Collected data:

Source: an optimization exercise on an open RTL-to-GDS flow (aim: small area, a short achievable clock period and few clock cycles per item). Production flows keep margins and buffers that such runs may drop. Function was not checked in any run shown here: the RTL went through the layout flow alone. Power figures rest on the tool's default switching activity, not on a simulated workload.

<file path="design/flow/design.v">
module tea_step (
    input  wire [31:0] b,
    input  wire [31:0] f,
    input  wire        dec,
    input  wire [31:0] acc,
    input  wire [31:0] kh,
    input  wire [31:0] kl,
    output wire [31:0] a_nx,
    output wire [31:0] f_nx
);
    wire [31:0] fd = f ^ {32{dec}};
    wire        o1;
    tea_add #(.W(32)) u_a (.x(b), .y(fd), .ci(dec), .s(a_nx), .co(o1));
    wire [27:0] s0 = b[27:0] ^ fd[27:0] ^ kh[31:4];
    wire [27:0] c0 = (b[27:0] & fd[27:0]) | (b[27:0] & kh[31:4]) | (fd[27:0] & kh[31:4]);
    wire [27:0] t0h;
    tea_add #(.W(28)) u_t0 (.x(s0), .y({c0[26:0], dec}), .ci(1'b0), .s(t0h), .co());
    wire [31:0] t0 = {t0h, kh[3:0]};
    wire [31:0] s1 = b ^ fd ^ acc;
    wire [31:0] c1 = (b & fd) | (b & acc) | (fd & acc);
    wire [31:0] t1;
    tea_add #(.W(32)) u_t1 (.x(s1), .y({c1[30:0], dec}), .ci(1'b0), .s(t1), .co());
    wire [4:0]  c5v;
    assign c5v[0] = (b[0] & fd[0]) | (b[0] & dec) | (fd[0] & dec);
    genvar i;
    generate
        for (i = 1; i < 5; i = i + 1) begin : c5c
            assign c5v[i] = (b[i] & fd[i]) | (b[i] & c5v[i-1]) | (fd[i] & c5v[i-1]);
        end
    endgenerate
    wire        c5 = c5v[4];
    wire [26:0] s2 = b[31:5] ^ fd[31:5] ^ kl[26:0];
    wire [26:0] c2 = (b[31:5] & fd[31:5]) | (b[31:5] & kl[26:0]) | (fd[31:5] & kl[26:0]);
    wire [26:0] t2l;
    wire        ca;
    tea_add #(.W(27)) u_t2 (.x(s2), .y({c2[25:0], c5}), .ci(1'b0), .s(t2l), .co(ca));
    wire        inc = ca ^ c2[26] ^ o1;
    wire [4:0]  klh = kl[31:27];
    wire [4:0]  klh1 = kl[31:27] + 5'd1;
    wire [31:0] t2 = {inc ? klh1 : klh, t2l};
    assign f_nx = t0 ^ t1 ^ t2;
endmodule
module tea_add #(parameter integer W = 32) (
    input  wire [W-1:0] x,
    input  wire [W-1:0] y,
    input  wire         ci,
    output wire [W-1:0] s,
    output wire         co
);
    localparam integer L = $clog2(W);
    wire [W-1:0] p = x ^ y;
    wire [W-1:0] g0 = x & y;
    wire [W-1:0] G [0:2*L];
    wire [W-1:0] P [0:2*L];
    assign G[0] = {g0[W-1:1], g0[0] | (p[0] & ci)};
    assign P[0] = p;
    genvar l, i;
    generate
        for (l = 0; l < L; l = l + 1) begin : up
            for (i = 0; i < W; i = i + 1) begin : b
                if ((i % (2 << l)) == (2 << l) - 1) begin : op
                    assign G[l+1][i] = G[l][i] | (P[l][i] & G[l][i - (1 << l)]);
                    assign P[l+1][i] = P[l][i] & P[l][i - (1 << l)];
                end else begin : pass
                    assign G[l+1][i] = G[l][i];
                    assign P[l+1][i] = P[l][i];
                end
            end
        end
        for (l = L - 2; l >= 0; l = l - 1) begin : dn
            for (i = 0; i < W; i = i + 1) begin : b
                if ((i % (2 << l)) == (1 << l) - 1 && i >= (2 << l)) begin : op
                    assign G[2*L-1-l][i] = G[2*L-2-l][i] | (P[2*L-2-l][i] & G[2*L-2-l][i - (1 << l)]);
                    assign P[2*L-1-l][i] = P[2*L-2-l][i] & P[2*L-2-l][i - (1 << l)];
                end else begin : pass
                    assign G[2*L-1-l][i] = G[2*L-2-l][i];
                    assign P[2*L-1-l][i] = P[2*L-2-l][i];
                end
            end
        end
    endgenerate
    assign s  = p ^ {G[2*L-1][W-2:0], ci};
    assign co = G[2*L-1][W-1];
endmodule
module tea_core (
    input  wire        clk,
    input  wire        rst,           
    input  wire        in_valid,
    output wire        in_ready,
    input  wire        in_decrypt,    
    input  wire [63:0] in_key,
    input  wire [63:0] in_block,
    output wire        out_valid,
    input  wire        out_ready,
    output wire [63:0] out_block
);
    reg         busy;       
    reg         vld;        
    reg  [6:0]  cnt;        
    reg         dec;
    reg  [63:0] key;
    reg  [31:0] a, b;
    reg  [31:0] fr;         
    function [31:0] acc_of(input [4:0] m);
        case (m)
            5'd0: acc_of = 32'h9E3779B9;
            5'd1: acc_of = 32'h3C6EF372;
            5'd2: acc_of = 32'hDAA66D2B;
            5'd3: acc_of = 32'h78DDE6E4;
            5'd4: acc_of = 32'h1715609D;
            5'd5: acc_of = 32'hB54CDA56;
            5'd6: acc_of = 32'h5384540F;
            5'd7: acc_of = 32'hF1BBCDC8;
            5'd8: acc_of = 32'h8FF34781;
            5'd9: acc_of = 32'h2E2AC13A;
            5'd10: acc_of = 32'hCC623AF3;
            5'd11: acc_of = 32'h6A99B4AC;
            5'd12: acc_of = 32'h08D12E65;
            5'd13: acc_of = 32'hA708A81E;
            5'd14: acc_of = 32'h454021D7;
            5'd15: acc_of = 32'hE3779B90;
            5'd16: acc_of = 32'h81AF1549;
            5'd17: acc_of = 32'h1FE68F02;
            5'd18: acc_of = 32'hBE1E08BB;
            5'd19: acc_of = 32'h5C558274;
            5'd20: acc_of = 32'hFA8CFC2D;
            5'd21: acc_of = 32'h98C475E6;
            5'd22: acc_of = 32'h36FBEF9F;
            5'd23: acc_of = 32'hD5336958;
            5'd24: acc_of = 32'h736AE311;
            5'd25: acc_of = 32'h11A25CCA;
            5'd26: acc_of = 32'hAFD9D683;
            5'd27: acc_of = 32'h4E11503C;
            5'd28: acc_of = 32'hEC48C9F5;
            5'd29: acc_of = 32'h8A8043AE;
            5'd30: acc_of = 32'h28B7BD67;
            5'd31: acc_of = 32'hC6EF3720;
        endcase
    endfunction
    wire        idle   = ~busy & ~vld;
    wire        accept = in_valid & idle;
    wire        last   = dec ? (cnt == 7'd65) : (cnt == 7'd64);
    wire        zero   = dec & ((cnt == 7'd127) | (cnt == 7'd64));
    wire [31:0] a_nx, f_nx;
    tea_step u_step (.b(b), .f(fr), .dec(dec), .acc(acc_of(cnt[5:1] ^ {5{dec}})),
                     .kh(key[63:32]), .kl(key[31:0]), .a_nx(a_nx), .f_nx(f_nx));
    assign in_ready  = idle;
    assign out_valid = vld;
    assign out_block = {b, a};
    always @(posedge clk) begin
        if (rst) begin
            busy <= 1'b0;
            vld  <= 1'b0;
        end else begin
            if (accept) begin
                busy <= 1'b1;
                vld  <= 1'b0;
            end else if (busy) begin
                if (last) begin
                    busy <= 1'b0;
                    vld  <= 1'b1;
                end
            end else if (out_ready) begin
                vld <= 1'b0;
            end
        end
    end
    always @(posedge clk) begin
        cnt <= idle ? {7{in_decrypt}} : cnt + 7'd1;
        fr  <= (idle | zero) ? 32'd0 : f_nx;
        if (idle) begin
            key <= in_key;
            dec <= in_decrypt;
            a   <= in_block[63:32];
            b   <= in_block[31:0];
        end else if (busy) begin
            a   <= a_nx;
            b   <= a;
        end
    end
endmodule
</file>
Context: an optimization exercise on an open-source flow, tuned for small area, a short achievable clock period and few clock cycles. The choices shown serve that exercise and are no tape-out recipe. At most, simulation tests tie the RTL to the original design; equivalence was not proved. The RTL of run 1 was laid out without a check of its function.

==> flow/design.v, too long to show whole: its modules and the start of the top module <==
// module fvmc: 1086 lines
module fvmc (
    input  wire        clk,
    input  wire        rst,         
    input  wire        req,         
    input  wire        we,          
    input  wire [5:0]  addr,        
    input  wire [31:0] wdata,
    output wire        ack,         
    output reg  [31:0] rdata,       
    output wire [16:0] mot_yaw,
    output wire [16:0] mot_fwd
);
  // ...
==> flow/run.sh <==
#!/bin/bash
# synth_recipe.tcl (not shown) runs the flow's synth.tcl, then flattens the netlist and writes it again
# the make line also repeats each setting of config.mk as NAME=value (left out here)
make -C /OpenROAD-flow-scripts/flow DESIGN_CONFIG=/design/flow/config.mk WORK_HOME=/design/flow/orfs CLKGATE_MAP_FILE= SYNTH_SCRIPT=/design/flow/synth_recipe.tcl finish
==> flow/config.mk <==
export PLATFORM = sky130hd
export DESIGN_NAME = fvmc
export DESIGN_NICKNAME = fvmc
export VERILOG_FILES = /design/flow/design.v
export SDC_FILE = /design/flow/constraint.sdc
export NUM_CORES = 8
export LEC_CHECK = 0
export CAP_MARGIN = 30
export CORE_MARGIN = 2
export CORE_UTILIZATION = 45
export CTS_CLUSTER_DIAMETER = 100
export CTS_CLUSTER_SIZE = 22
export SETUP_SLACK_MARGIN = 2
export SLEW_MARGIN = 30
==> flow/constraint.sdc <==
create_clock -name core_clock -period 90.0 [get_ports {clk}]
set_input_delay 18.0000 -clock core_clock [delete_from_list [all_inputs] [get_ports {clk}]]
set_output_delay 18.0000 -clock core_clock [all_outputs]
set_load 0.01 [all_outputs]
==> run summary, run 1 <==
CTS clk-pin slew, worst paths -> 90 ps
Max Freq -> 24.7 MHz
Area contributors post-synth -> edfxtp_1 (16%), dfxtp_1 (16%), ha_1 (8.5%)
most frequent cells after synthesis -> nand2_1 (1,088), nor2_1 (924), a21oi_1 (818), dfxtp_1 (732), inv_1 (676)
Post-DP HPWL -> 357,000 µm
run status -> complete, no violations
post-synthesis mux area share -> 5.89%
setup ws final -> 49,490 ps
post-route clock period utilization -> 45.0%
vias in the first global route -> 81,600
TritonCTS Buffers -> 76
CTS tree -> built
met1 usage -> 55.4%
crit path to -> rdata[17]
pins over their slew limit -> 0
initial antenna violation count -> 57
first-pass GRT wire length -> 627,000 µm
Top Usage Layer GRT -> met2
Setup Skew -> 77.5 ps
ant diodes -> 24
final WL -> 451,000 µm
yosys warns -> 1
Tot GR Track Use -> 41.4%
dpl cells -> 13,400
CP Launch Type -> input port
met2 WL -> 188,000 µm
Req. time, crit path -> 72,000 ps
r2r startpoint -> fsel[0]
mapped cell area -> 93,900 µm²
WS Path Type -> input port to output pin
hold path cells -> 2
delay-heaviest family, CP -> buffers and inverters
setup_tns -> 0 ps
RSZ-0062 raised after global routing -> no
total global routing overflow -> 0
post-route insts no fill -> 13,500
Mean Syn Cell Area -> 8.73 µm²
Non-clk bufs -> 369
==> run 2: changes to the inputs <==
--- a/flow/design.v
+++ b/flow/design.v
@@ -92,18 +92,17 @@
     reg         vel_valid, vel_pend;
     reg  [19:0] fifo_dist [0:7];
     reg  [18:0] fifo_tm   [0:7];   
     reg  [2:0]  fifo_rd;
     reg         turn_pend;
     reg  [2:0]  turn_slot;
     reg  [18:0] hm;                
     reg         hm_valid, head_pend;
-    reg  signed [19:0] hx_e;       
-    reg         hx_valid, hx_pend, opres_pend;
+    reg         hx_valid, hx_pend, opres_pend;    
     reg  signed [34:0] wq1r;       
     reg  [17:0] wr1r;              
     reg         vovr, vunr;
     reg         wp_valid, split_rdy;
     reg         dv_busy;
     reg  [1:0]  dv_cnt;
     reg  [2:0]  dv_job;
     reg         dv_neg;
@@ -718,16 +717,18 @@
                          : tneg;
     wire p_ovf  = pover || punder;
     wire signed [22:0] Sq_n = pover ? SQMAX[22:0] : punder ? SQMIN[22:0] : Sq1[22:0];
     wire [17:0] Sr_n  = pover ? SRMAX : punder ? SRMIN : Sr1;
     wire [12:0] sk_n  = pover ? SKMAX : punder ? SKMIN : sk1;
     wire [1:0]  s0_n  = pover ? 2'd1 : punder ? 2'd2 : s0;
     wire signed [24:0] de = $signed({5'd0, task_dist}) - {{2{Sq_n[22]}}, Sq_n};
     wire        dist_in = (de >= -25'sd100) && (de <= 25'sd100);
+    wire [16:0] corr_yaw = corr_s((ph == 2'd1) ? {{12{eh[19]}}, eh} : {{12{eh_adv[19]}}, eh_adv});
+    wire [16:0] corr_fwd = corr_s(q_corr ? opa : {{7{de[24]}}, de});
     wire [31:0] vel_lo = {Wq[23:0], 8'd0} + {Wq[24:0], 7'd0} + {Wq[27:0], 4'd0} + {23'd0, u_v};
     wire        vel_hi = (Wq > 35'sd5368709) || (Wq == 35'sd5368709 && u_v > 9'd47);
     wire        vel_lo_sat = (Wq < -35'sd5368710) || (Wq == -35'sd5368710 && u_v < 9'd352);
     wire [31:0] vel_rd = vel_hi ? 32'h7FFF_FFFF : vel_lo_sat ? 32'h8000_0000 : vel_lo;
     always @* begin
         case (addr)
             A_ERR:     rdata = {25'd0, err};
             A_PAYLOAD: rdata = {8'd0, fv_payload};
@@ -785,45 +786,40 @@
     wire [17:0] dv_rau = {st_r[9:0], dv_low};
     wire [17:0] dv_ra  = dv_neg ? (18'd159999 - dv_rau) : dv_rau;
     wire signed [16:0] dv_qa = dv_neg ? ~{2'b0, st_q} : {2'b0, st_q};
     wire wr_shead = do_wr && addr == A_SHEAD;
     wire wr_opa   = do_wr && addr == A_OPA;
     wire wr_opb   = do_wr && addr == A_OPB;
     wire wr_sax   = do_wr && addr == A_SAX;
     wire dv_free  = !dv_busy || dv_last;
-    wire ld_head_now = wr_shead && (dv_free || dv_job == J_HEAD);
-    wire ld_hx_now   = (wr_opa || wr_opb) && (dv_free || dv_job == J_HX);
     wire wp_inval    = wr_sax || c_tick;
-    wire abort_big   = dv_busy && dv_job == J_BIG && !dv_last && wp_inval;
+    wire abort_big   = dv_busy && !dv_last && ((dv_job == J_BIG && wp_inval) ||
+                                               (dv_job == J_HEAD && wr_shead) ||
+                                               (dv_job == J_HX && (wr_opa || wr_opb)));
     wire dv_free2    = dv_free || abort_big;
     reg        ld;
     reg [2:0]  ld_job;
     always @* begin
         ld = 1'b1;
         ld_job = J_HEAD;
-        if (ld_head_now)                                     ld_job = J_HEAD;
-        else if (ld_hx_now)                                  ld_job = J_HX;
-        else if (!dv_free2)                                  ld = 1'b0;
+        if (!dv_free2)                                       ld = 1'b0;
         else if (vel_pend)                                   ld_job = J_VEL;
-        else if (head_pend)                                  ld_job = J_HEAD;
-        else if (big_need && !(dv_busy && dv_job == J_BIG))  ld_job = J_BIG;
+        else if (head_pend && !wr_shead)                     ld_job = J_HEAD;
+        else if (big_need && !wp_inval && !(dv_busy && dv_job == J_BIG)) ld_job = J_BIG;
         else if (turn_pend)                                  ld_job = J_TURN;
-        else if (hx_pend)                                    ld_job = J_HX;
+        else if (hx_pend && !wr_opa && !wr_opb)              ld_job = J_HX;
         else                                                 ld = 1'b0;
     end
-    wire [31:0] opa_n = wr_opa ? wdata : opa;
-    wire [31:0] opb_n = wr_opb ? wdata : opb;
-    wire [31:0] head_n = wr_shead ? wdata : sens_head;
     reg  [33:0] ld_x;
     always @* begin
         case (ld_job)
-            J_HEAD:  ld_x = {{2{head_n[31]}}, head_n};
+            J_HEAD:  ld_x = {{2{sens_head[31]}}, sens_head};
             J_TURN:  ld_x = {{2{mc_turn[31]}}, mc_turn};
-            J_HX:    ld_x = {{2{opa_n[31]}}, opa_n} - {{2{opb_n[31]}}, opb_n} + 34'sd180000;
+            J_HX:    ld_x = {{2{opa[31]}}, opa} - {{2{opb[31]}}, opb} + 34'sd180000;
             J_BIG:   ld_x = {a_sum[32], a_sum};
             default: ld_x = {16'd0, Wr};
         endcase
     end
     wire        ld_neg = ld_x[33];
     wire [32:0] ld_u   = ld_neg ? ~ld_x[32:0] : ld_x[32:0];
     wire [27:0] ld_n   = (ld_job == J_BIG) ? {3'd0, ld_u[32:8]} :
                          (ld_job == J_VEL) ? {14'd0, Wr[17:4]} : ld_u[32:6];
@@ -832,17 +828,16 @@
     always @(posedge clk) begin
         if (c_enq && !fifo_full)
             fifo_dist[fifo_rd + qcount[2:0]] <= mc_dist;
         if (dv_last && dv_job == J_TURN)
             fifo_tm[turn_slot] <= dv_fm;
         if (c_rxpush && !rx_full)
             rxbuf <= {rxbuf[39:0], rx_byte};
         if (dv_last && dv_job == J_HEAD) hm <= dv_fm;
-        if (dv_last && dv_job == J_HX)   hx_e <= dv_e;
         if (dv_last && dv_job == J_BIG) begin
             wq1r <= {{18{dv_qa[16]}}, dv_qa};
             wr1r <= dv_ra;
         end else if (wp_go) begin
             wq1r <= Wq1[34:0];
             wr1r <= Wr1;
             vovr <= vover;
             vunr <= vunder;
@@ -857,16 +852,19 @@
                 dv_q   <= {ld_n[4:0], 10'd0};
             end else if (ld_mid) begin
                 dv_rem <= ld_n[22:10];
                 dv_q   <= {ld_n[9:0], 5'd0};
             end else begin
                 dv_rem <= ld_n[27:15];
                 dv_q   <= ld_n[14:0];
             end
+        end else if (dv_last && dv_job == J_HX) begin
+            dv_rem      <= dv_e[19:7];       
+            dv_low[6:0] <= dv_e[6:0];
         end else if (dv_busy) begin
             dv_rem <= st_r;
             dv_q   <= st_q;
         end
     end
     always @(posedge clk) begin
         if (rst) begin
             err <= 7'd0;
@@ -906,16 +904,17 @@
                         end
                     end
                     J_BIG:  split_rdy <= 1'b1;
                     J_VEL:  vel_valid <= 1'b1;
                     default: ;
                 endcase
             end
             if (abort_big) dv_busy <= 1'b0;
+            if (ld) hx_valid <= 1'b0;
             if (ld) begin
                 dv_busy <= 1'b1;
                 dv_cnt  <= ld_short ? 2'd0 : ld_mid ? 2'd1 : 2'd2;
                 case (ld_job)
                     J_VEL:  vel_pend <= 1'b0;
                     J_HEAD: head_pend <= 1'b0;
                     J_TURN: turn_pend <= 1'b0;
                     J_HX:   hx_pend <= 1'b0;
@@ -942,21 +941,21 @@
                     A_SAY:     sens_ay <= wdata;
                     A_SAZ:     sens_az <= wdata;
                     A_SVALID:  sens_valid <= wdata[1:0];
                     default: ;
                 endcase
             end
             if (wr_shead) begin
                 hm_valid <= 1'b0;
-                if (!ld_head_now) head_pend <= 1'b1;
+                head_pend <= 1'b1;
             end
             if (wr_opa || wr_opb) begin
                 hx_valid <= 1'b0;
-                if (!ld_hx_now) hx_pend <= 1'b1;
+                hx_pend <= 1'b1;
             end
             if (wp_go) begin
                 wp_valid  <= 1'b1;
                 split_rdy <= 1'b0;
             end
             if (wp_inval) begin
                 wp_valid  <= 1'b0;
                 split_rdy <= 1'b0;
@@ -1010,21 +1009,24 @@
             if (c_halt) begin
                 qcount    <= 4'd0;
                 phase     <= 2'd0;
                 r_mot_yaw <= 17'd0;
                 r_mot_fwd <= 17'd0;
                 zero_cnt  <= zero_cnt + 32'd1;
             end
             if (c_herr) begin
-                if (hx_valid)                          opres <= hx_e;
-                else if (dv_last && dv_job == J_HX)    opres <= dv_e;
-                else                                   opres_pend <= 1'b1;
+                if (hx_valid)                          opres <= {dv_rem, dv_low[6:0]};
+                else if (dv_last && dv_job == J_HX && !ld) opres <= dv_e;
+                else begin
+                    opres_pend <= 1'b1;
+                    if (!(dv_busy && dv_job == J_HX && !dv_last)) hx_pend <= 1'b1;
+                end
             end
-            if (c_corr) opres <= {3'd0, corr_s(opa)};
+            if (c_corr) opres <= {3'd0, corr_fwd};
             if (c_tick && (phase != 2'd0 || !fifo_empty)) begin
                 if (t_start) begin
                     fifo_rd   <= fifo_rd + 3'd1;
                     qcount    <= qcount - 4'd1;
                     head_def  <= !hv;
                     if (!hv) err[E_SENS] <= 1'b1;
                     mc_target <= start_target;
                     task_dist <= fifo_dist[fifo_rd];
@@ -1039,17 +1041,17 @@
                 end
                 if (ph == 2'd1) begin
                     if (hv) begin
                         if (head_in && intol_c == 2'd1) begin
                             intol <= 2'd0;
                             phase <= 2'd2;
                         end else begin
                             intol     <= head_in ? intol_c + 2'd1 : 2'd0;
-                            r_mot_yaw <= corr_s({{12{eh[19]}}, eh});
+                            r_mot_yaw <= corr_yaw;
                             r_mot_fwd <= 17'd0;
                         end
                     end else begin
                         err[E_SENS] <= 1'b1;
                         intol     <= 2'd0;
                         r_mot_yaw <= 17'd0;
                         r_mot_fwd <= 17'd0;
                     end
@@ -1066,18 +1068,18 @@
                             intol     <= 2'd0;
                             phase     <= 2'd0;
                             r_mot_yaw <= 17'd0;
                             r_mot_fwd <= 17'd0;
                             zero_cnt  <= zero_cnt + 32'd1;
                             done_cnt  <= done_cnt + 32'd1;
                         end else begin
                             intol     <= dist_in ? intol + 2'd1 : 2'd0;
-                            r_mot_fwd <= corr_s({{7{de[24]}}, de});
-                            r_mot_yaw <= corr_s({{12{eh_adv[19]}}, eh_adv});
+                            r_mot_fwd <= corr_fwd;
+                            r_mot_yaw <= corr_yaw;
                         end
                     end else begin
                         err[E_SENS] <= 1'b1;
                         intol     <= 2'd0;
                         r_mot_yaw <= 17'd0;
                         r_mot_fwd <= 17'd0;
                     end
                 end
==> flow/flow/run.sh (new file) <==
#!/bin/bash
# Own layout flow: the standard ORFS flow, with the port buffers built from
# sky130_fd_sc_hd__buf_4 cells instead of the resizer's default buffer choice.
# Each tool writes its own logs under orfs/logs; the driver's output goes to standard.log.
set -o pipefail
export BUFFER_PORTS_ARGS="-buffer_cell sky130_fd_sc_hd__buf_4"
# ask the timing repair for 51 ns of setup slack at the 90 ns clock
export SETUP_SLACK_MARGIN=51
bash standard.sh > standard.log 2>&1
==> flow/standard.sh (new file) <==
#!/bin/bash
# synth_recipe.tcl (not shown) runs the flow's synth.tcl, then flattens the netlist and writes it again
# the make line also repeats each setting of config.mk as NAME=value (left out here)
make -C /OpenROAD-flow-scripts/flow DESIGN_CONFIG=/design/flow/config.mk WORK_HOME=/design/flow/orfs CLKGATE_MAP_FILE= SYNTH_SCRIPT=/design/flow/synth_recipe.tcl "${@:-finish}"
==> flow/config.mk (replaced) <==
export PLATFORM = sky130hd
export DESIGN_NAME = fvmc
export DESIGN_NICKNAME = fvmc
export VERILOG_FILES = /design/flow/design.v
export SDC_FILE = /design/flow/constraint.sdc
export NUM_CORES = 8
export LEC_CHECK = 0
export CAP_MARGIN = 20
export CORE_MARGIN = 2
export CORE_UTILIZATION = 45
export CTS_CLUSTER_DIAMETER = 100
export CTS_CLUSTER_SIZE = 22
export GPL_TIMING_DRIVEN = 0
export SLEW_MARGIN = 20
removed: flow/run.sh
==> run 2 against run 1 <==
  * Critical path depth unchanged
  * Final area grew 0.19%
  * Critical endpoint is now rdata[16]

TASK ITEM
Nothing but an exact copy of the lines from the start of the entries through the line containing "wire [26:0] t2l;" belongs in the response.

FINISHED EXERCISE
Source: an optimization exercise on an open RTL-to-GDS flow (aim: small area, a short achievable clock period and few clock cycles per item). Production flows keep margins and buffers that such runs may drop. Function was not checked in any run shown here: the RTL went through the layout flow alone. Power figures rest on the tool's default switching activity, not on a simulated workload.

<file path="design/flow/design.v">
module tea_step (
    input  wire [31:0] b,
    input  wire [31:0] f,
    input  wire        dec,
    input  wire [31:0] acc,
    input  wire [31:0] kh,
    input  wire [31:0] kl,
    output wire [31:0] a_nx,
    output wire [31:0] f_nx
);
    wire [31:0] fd = f ^ {32{dec}};
    wire        o1;
    tea_add #(.W(32)) u_a (.x(b), .y(fd), .ci(dec), .s(a_nx), .co(o1));
    wire [27:0] s0 = b[27:0] ^ fd[27:0] ^ kh[31:4];
    wire [27:0] c0 = (b[27:0] & fd[27:0]) | (b[27:0] & kh[31:4]) | (fd[27:0] & kh[31:4]);
    wire [27:0] t0h;
    tea_add #(.W(28)) u_t0 (.x(s0), .y({c0[26:0], dec}), .ci(1'b0), .s(t0h), .co());
    wire [31:0] t0 = {t0h, kh[3:0]};
    wire [31:0] s1 = b ^ fd ^ acc;
    wire [31:0] c1 = (b & fd) | (b & acc) | (fd & acc);
    wire [31:0] t1;
    tea_add #(.W(32)) u_t1 (.x(s1), .y({c1[30:0], dec}), .ci(1'b0), .s(t1), .co());
    wire [4:0]  c5v;
    assign c5v[0] = (b[0] & fd[0]) | (b[0] & dec) | (fd[0] & dec);
    genvar i;
    generate
        for (i = 1; i < 5; i = i + 1) begin : c5c
            assign c5v[i] = (b[i] & fd[i]) | (b[i] & c5v[i-1]) | (fd[i] & c5v[i-1]);
        end
    endgenerate
    wire        c5 = c5v[4];
    wire [26:0] s2 = b[31:5] ^ fd[31:5] ^ kl[26:0];
    wire [26:0] c2 = (b[31:5] & fd[31:5]) | (b[31:5] & kl[26:0]) | (fd[31:5] & kl[26:0]);
    wire [26:0] t2l;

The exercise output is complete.